What is expected:
Below are the records; restate word for word the lines from the first through the one containing "## Yosys cell", and only those.

Saved data entries
○ ○ ○ ○
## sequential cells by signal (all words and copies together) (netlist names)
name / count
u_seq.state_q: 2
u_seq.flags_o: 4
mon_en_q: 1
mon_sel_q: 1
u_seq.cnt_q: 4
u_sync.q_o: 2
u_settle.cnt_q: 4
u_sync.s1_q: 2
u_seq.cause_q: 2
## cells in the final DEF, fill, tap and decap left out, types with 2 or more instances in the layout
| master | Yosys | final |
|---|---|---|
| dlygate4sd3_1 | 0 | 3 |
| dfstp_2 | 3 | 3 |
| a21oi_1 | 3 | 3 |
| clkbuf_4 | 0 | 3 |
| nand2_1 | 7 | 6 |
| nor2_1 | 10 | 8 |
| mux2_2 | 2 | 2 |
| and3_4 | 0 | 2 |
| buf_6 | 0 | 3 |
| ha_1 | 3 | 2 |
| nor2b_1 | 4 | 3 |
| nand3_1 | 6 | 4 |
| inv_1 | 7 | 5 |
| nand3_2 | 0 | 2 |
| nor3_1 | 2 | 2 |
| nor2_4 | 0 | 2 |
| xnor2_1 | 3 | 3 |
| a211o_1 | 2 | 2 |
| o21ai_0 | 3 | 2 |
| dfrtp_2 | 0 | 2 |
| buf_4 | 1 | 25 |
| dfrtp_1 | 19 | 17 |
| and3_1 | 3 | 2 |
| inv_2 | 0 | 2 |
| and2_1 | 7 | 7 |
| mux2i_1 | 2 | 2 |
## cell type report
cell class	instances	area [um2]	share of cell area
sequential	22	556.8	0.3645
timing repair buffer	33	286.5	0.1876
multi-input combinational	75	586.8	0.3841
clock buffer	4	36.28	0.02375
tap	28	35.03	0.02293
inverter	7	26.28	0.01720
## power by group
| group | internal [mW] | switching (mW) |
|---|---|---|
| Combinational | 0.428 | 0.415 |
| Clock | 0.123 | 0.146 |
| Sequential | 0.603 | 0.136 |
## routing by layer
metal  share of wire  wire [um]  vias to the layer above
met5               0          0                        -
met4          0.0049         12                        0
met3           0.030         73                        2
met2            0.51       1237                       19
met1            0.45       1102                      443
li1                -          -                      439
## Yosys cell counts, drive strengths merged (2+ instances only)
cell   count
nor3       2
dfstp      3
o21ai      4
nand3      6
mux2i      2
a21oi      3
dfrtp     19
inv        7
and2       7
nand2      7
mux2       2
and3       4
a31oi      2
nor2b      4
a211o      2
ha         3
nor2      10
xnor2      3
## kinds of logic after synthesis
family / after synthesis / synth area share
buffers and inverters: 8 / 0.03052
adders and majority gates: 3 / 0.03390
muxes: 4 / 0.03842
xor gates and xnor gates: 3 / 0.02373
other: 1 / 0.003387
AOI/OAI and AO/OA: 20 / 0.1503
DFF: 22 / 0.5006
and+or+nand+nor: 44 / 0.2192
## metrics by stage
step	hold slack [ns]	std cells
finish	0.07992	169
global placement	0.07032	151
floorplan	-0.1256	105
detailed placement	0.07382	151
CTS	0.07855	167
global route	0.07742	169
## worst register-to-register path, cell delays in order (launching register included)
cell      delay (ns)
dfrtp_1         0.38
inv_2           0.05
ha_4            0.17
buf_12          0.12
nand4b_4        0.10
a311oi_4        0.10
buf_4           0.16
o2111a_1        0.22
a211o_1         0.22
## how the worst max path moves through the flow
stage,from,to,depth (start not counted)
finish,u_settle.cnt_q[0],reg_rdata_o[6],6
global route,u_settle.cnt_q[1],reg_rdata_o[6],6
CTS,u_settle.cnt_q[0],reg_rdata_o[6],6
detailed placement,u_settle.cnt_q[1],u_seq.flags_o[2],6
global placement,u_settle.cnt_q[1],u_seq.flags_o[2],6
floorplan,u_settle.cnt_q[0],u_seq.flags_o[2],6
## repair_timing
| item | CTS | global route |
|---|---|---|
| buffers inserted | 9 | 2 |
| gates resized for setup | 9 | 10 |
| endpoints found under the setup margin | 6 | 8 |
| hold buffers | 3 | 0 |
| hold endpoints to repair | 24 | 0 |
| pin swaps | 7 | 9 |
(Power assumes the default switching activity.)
===== src/rtl/sample_seq.sv =====
module sample_seq #(
  parameter int NCH = 6,
  parameter int VW  = 5,
  parameter int MVW = 6,
  localparam int CW = $clog2(NCH)
) (
  input  logic               clk,
  input  logic               rst_n,
  input  logic               reg_we,
  input  logic [7:0]         reg_addr,
  input  logic [7:0]         reg_wdata,
  output logic               mem_req,
  output logic [CW-1:0]      mem_ch,
  output logic [23:0]        mem_addr,
  input  logic               mem_ack,
  output logic [NCH-1:0]     playing,
  output logic [NCH-1:0]     end_flags,
  output logic [MVW-1:0]     master_vol,
  output logic [NCH*VW-1:0]  ch_vol,
  output logic [NCH-1:0]     ch_left,
  output logic [NCH-1:0]     ch_right
);

  logic [15:0]    first_q [NCH];
  logic [15:0]    last_q  [NCH];
  logic [23:0]    ptr_q   [NCH];
  logic [VW-1:0]  vol_q   [NCH];
  logic [NCH-1:0] run_q, flag_q, mask_q, left_q, right_q;
  logic [MVW-1:0] mvol_q;
  logic [CW-1:0]  rr_q, gnt;
  logic [NCH-1:0] take, done, set_flag;
  int             rr_idx;

  wire xfer    = mem_req && mem_ack;
  wire wr_key  = reg_we && reg_addr == 8'h00;
  wire wr_mvol = reg_we && reg_addr == 8'h01;
  wire wr_mask = reg_we && reg_addr == 8'h02;

  always_comb begin
    gnt    = '0;
    rr_idx = 0;
    for (int k = NCH - 1; k >= 0; k--) begin
      rr_idx = (int'(rr_q) + k) % NCH;
      if (run_q[rr_idx]) gnt = CW'(rr_idx);
    end
  end

  always_comb begin
    for (int i = 0; i < NCH; i++) begin
      take[i]     = xfer && gnt == CW'(i);
      done[i]     = ptr_q[i] == {last_q[i], 8'hFF};
      set_flag[i] = take[i] && done[i] && !(wr_key && reg_wdata[i]) && !mask_q[i];
    end
  end

  assign mem_req    = |run_q;
  assign mem_ch     = gnt;
  assign mem_addr   = ptr_q[gnt];
  assign playing    = run_q;
  assign end_flags  = flag_q;
  assign master_vol = mvol_q;
  assign ch_left    = left_q;
  assign ch_right   = right_q;

  always_comb
    for (int i = 0; i < NCH; i++) ch_vol[i*VW +: VW] = vol_q[i];

  always_ff @(posedge clk) begin
    if (!rst_n) begin
      run_q   <= '0;
      flag_q  <= '0;
      mask_q  <= '0;
      left_q  <= '0;
      right_q <= '0;
      mvol_q  <= '0;
      rr_q    <= '0;
      for (int i = 0; i < NCH; i++) begin
        first_q[i] <= '0;
        last_q[i]  <= '0;
        ptr_q[i]   <= '0;
        vol_q[i]   <= '0;
      end
    end else begin
      if (wr_mvol) mvol_q <= reg_wdata[MVW-1:0];
      if (wr_mask) mask_q <= reg_wdata[NCH-1:0];
      flag_q <= (flag_q & ~(wr_mask ? reg_wdata[NCH-1:0] : '0)) | set_flag;
      if (xfer) rr_q <= (gnt == CW'(NCH - 1)) ? '0 : gnt + 1'b1;
      for (int i = 0; i < NCH; i++) begin
        if (reg_we && reg_addr == 8'h08 + 8'(i)) begin
          left_q[i]  <= reg_wdata[7];
          right_q[i] <= reg_wdata[6];
          vol_q[i]   <= reg_wdata[VW-1:0];
        end
        if (reg_we && reg_addr == 8'h10 + 8'(i)) first_q[i][7:0]  <= reg_wdata;
        if (reg_we && reg_addr == 8'h18 + 8'(i)) first_q[i][15:8] <= reg_wdata;
        if (reg_we && reg_addr == 8'h20 + 8'(i)) last_q[i][7:0]   <= reg_wdata;
        if (reg_we && reg_addr == 8'h28 + 8'(i)) last_q[i][15:8]  <= reg_wdata;
        if (wr_key && reg_wdata[i]) begin
          run_q[i] <= !reg_wdata[7];
          if (!reg_wdata[7]) ptr_q[i] <= {first_q[i], 8'h00};
        end else if (take[i]) begin
          if (done[i]) run_q[i] <= 1'b0;
          else         ptr_q[i] <= ptr_q[i] + 24'd1;
        end
      end
    end
  end

endmodule
### src/rtl/lead_one_pkg.sv
package lead_one_pkg;
    typedef enum logic {
        OP_LOCATE = 1'b0,
        OP_COUNT  = 1'b1
    } op_mode_e;
endpackage

### src/rtl/lead_one_encoder.sv
module lead_one_encoder #(
    parameter int WIDTH = 48,
    localparam int PW = $clog2(WIDTH + 1)
) (
    input  logic [WIDTH-1:0] word_i,
    output logic [PW-1:0]    pos_o
);
    logic [PW-1:0] stage [WIDTH+1];

    assign stage[0] = '0;

    generate
        for (genvar i = 0; i < WIDTH; i++) begin : g_scan
            localparam logic [PW-1:0] RANK = PW'(WIDTH - i);
            assign stage[i+1] = word_i[i] ? RANK : stage[i];
        end
    endgenerate

    assign pos_o = stage[WIDTH];
endmodule

### src/rtl/ones_counter.sv
module ones_counter #(
    parameter int WIDTH = 48,
    localparam int PW = $clog2(WIDTH + 1)
) (
    input  logic [WIDTH-1:0] word_i,
    output logic [PW-1:0]    count_o
);
    logic [PW-1:0] acc [WIDTH+1];

    assign acc[0] = '0;

    generate
        for (genvar i = 0; i < WIDTH; i++) begin : g_add
            assign acc[i+1] = acc[i] + PW'(word_i[i]);
        end
    endgenerate

    assign count_o = acc[WIDTH];
endmodule

### src/rtl/lead_one_unit.sv
module lead_one_unit #(
    parameter int WIDTH = 48
) (
    input  logic             clk,
    input  logic             rst_n,
    input  logic             start,
    input  logic             mode,
    input  logic [WIDTH-1:0] a_in,
    input  logic [WIDTH-1:0] x_in,
    output logic [WIDTH-1:0] result,
    output logic [WIDTH-1:0] remainder,
    output logic             done
);
    import lead_one_pkg::*;

    localparam int PW = $clog2(WIDTH + 1);

    typedef struct packed {
        logic             done;
        logic [WIDTH-1:0] result;
        logic [WIDTH-1:0] rem;
    } unit_state_t;

    unit_state_t   st_d, st_q;
    logic [PW-1:0] lead_pos;
    logic [PW-1:0] ones_cnt;
    logic [WIDTH-1:0] shifted;
    op_mode_e      op;

    lead_one_encoder #(.WIDTH(WIDTH)) enc_i (
        .word_i (a_in),
        .pos_o  (lead_pos)
    );

    ones_counter #(.WIDTH(WIDTH)) cnt_i (
        .word_i  (a_in),
        .count_o (ones_cnt)
    );

    assign op      = op_mode_e'(mode);
    assign shifted = a_in << lead_pos;

    always_comb begin
        st_d      = st_q;
        st_d.done = 1'b0;
        if (start) begin
            st_d.done = 1'b1;
            case (op)
                OP_LOCATE: begin
                    st_d.result = x_in + WIDTH'(lead_pos);
                    st_d.rem    = shifted;
                end
                default: begin
                    st_d.result = x_in + WIDTH'(ones_cnt);
                    st_d.rem    = '0;
                end
            endcase
        end
    end

    always_ff @(posedge clk or negedge rst_n) begin
        if (!rst_n) begin
            st_q <= '0;
        end else begin
            st_q <= st_d;
        end
    end

    assign result    = st_q.result;
    assign remainder = st_q.rem;
    assign done      = st_q.done;
endmodule

### config.mk
export PLATFORM = sky130hd
export DESIGN_NAME = lead_one_unit
export DESIGN_NICKNAME = d
export VERILOG_FILES = /design/src/rtl/lead_one_pkg.sv /design/src/rtl/lead_one_encoder.sv /design/src/rtl/ones_counter.sv /design/src/rtl/lead_one_unit.sv
export SDC_FILE = /design/constraint.sdc
export NUM_CORES = 1
export LEC_CHECK = 0
export CORE_MARGIN = 2
export CORE_UTILIZATION = 54
export CTS_CLUSTER_SIZE = 8
export DETAILED_ROUTE_END_ITERATION = 8
export PLACE_DENSITY = 0.79
export SETUP_SLACK_MARGIN = 0.2
export SLEW_MARGIN = 20
export SYNTH_ARGS = -nofsm -noshare
export SYNTH_HDL_FRONTEND = slang
export SYNTH_SLANG_ARGS = --single-unit
### constraint.sdc
create_clock -name clk -period 1.3 [get_ports clk]
set_clock_uncertainty 0.1 [all_clocks]
set_input_delay 0.39 -clock clk [delete_from_list [all_inputs] [get_ports clk]]
set_output_delay 0.39 -clock clk [all_outputs]
set_load 0.01 [all_outputs]
==> results.py, run 1 <==
metrics = {
    "outcome": {
        "status": "aborted with a tool error",
        "stop_stage": "4_1_cts",
        "error": "[ERROR DPL-0033] detailed placement checks failed during check placement.",
    },
    "synth": {
        "synth.area.mux_share_pct": 11.54,
        "synth-compound-area-share_pct": 24.36,
        "synth_edf_count": 0,
        "synth_fa_ha_area_share_pct": 10.27,
        "ys_seq_area_share_pct": 24.60,
        "syn_inst": 1194,
        "synthXorXnorAreaFrac_pct": 4.172,
        "ys.flop_type": "dfrtp_1",
        "synth_seq_cells": 97,
        "synth_top_family_by_area": "compound AO/OA/AOI/OAI gates",
        "synth_top_area_share_pct": 24.60,
        "postSynthNetCount": 1351,
        "synth.distinct_cells": 81,
        "synth.avg_cell_area_um2": 8.263,
        "synth_top_area_cell": "dfrtp_1",
        "yosysWarnings": 0,
        "yosys-top-cells-area": "dfrtp_1 (25%), fa_1 (8.1%), mux2i_1 (8.1%), a21oi_1 (5.7%), nor2_1 (4.5%)",
        "synthArstFlopShare_pct": 100.0,
        "netlist_area_um2": 9866,
        "synthSimpleGateAreaFrac_pct": 17.92,
    },
    "clock_network": {
        "clock_sinks": 97,
        "cts_setup_buffers": 83,
        "clk_path_buf_depth": 2,
        "cts_max_level": 3,
        "cts_resized": 494,
        "root_buffer": "clkbuf_16",
        "cts_buffers": 9,
        "ctsHoldBuffers": 1,
    },
    "placed_design": {
        "portBuffers": 196,
        "place.gp.congestion": 1.013,
        "place_hpwl_um": 36080,
        "placed_cell_area_um2": 14930,
        "dpl.cell_count": 1899,
        "place_ws_ns": -6.836,
    },
    "floorplan": {
        "initial_core_util_pct": 54.92,
        "num_rows": 49,
        "die_w_um": 139.2,
        "io_pins": 197,
        "die_y_um": 139.2,
    },
}
cells by family after synthesis:
logic type | Yosys count
AOI/OAI and AO/OA | 354
xor gates and xnor gates | 47
adders and majority gates | 57
buffers and inverters | 159
DFF | 97
muxes | 105
and+or+nand+nor | 375
synth_stat cells (25+ instances only):
| cell | instances |
|---|---|
| a21oi_1 | 112 |
| clkbuf_1 | 44 |
| nand2_1 | 95 |
| inv_1 | 74 |
| nand3_1 | 44 |
| buf_2 | 25 |
| mux2i_1 | 80 |
| dfrtp_1 | 97 |
| nor2_1 | 118 |
| nor3_1 | 38 |
| o21ai_0 | 48 |
| fa_1 | 40 |
stage by stage:
stage                     utilization [%]  hold slack, ns  TNS (ns)
after global placement              83.13          0.1923   -434.82
after floorplan                         -       -0.005591   -337.60
after detailed placement            83.13          0.1989   -453.59
==> run 2, diff against run 1 <==
CORE_UTILIZATION = 40   (was 54)
CTS_CLUSTER_SIZE = not set   (was 8)
PLACE_DENSITY = not set   (was 0.79)
PLACE_DENSITY_LB_ADDON = 0.15   (was not set)
SETUP_SLACK_MARGIN = not set   (was 0.2)
==> run 2 against run 1 <==
The flow now finishes, with violations (negative setup slack). Synthesized cell count unchanged. Synthesized area unchanged.
==> results.py, run 2 <==
metrics = {
    "synth": {
        "ys_seq_area_share_pct": 24.60,
        "synth_top_area_cell": "dfrtp_1",
        "netlist_area_um2": 9866,
        "synth.avg_cell_area_um2": 8.263,
        "ys.flop_type": "dfrtp_1",
        "synth.distinct_cells": 81,
        "synthTopCellsByCount": "nor2_1 (118), a21oi_1 (112), dfrtp_1 (97)",
        "synth.most_common_cell": "nor2_1",
        "yosysWarnings": 0,
        "yosys-top-cells-area": "dfrtp_1 (25%), fa_1 (8.1%), mux2i_1 (8.1%), a21oi_1 (5.7%), nor2_1 (4.5%)",
        "synth_seq_cells": 97,
        "synth_top_area_share_pct": 24.60,
        "synth_edf_count": 0,
        "postSynthNetCount": 1351,
        "syn_inst": 1194,
        "synthArstFlopShare_pct": 100.0,
    },
    "timing": {
        "finalCriticalPeriod_ns": 7.372,
        "hold_slack_ns": 0.3657,
        "setup_viol": 193,
        "rsz0062_at_grt": "yes",
        "clock.fmax_mhz": 135.6,
        "max_slew_margin_pct": 47.97,
        "fin_ws_ns": -6.072,
        "drv_slew": 0,
        "finalHoldViolCount": 0,
        "min_period_over_period_pct": 567.1,
        "worstMarginPinSlew_ns": 0.7805,
        "setup_tns_ns": -414.32,
    },
    "cells_and_area": {
        "filler_cell_count": 1773,
        "mostFrequentLayoutCells": "buf_4 (400), buf_6 (122), dfrtp_1 (96)",
        "n_antenna_cell": 0,
        "regArea_um2": 2429,
        "multiInputGateArea_um2": 8524,
        "syn_to_final_growth_pct": 83.59,
        "final_common_cell": "buf_4",
        "layout-drive-gt1-share_pct": 52.97,
        "fin_nets": 2002,
    },
    "placed_design": {
        "place.gp.congestion": 1.000,
        "portBuffers": 196,
        "place_hpwl_um": 33890,
        "place_ws_ns": -6.656,
    },
    "worst_setup_path": {
        "required_ns": 1.43,
        "cp-start-kind": "input pin",
        "crit_fanout": 3,
        "cpLargestDelayFamily": "adder cells",
        "path_buf_inv": 9,
        "slowest_stage": "fa_1",
        "cp_slowest_stage_delay_ns": 0.57,
        "critPathKind": "in2reg",
        "crit_path_end_kind": "flip-flop",
        "critPathMostFrequentCell": "fa_1",
        "arrival_ns": 7.50,
    },
    "clock_network": {
        "cts_buffers": 9,
        "root_buffer": "clkbuf_16",
        "clk_latency_ns": 0.36,
        "cts_tree": "yes",
        "clk_path_buf_depth": 2,
        "cts_max_level": 3,
        "clock_sinks": 97,
        "cts.clk_slew.worst_paths_ns": 0.07,
    },
    "floorplan": {
        "initial_core_util_pct": 40.69,
        "die_w_um": 161.1,
        "io_pins": 197,
        "die_y_um": 161.1,
        "num_rows": 57,
        "core-area_um2": 24250,
        "dieArea_um2": 25940,
    },
    "detailed_routing": {
        "viasPerCell": 5.852,
        "drt-total-wl_um": 48000,
        "drc": 0,
        "vias": 12723,
        "ant_nets": 0,
        "detail_route.wl_per_cell_um": 22.08,
        "drt_first_iter_violations": 1185,
        "drtPass1Iterations": 6,
    },
    "grt": {
        "grt.total_usage_pct": 34.96,
        "grt_antenna_before_repair": 0,
        "grt_pass1_wl_um": 70400,
        "grt_start_max_net_pins": 53,
        "grt_pass1_vias": 12508,
        "overflow": 0,
    },
    "flow_run": {
        "drv_cap": 0,
    },
    "pwr": {
        "clockPowerShare_pct": 8.1,
        "combPwrFrac_pct": 80.7,
        "swShare_pct": 42.41,
        "p_leak_nw": 8.192,
        "seqPwrFrac_pct": 11.2,
        "power_density_nw_per_um2": 1883,
        "peakVddDrop_mv": 2.565,
        "p_switching_mw": 14.47,
        "intPower_mw": 19.64,
    },
    "outcome": {
        "failed_checks": "negative setup slack",
        "status": "finished, violations left",
    },
    "min_path": {
        "min_path_type": "in2async",
    },
}
[run 2: cell counts after synthesis]
Identical to the previous run, type by type.
[run 2: final timing paths]
check                         startpoint       endpoint  slack [ns]  cells past startpoint
max                             a_in[31]     result[37]       -6.07                     30
min                                rst_n  remainder[27]        0.37                      2
max reg2reg                remainder[44]  remainder[44]       -0.16                      4
min reg2reg                 remainder[4]   remainder[4]        0.41                      1
max in group asynchronous          rst_n   remainder[9]        0.25                      3
min in group clk                   start  remainder[33]        0.39                      3
[run 2: kinds of logic (layout without fill, tap and decap cells)]
kind of cell	after synthesis	after routing	synth area share, %
DFF	97	97	24.60
adders and majority gates	57	57	10.27
AOI/OAI and AO/OA	354	354	24.36
xor gates and xnor gates	47	47	4.172
muxes	105	105	11.54
buffers and inverters	159	814	7.128
and+or+nand+nor	375	376	17.92
[run 2: cell type report]
type                       instances  area share (%)
clock inverter                     5          0.3592
clock buffer                      11           1.285
sequential                        97           13.41
tap                              324           2.238
inverter                          74           1.534
multi-input combinational        939           47.06
timing repair buffer             724           34.11
[run 2: per-layer routing]
layer / part of all wire, % / vias to the layer above / GRT usage, %
li1: - / 5656 / -
met1: 37 / 6076 / 43.99
met2: 47 / 773 / 56.50
met3: 10 / 218 / 9.091
met4: 5.8 / 0 / 16.15
met5: 0 / - / 0
[run 2: what timing repair did]
item	4_1_cts	5_1_grt
buffers inserted	79	93
resized for setup	452	393
endpoints found under the setup margin	193	193
pin swaps	166	137
cloned	3	1
hold buffers	1	0
hold endpoints to repair	13	0
[run 2: metrics by stage]
stage / util (%) / total power [mW] / instances / cell area (µm²)
2_1_floorplan: - / 16.37 / 1194 / 10420
3_3_place_gp: 62.24 / 23.35 / 2001 / 15090
3_5_place_dp: 62.24 / 23.63 / 2001 / 15090
4_1_cts: 70.57 / 30.76 / 2091 / 17110
5_1_grt: 74.70 / 35.33 / 2174 / 18110
6_report: 74.70 / 34.11 / 2174 / 18110
[run 2: worst reg2reg max path: cells and delay by family, from the launching register on]
family	cells	cell delay, ns
buf+inv	1	0.17
flops	1	0.47
simple gates	1	0.16
compound gates	2	0.44
[run 2: power by group through the flow]
| stage | sequential, mW | clock (mW) | combinational, mW |
|---|---|---|---|
| after floorplan | 4.01 | 0 | 12.4 |
| after global routing | 3.84 | 2.91 | 28.6 |
| final | 3.80 | 2.77 | 27.5 |
| after global placement | 3.83 | 0 | 19.5 |
| after detailed placement | 3.82 | 0 | 19.8 |
| after CTS | 3.78 | 2.81 | 24.2 |
Power figures use the tool's default switching activity.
○ ○ ○ ○
Result:
## sequential cells by signal (all words and copies together) (netlist names)
name / count
u_seq.state_q: 2
u_seq.flags_o: 4
mon_en_q: 1
mon_sel_q: 1
u_seq.cnt_q: 4
u_sync.q_o: 2
u_settle.cnt_q: 4
u_sync.s1_q: 2
u_seq.cause_q: 2
## cells in the final DEF, fill, tap and decap left out, types with 2 or more instances in the layout
| master | Yosys | final |
|---|---|---|
| dlygate4sd3_1 | 0 | 3 |
| dfstp_2 | 3 | 3 |
| a21oi_1 | 3 | 3 |
| clkbuf_4 | 0 | 3 |
| nand2_1 | 7 | 6 |
| nor2_1 | 10 | 8 |
| mux2_2 | 2 | 2 |
| and3_4 | 0 | 2 |
| buf_6 | 0 | 3 |
| ha_1 | 3 | 2 |
| nor2b_1 | 4 | 3 |
| nand3_1 | 6 | 4 |
| inv_1 | 7 | 5 |
| nand3_2 | 0 | 2 |
| nor3_1 | 2 | 2 |
| nor2_4 | 0 | 2 |
| xnor2_1 | 3 | 3 |
| a211o_1 | 2 | 2 |
| o21ai_0 | 3 | 2 |
| dfrtp_2 | 0 | 2 |
| buf_4 | 1 | 25 |
| dfrtp_1 | 19 | 17 |
| and3_1 | 3 | 2 |
| inv_2 | 0 | 2 |
| and2_1 | 7 | 7 |
| mux2i_1 | 2 | 2 |
## cell type report
cell class	instances	area [um2]	share of cell area
sequential	22	556.8	0.3645
timing repair buffer	33	286.5	0.1876
multi-input combinational	75	586.8	0.3841
clock buffer	4	36.28	0.02375
tap	28	35.03	0.02293
inverter	7	26.28	0.01720
## power by group
| group | internal [mW] | switching (mW) |
|---|---|---|
| Combinational | 0.428 | 0.415 |
| Clock | 0.123 | 0.146 |
| Sequential | 0.603 | 0.136 |
## routing by layer
metal  share of wire  wire [um]  vias to the layer above
met5               0          0                        -
met4          0.0049         12                        0
met3           0.030         73                        2
met2            0.51       1237                       19
met1            0.45       1102                      443
li1                -          -                      439
## Yosys cell counts, drive strengths merged (2+ instances only)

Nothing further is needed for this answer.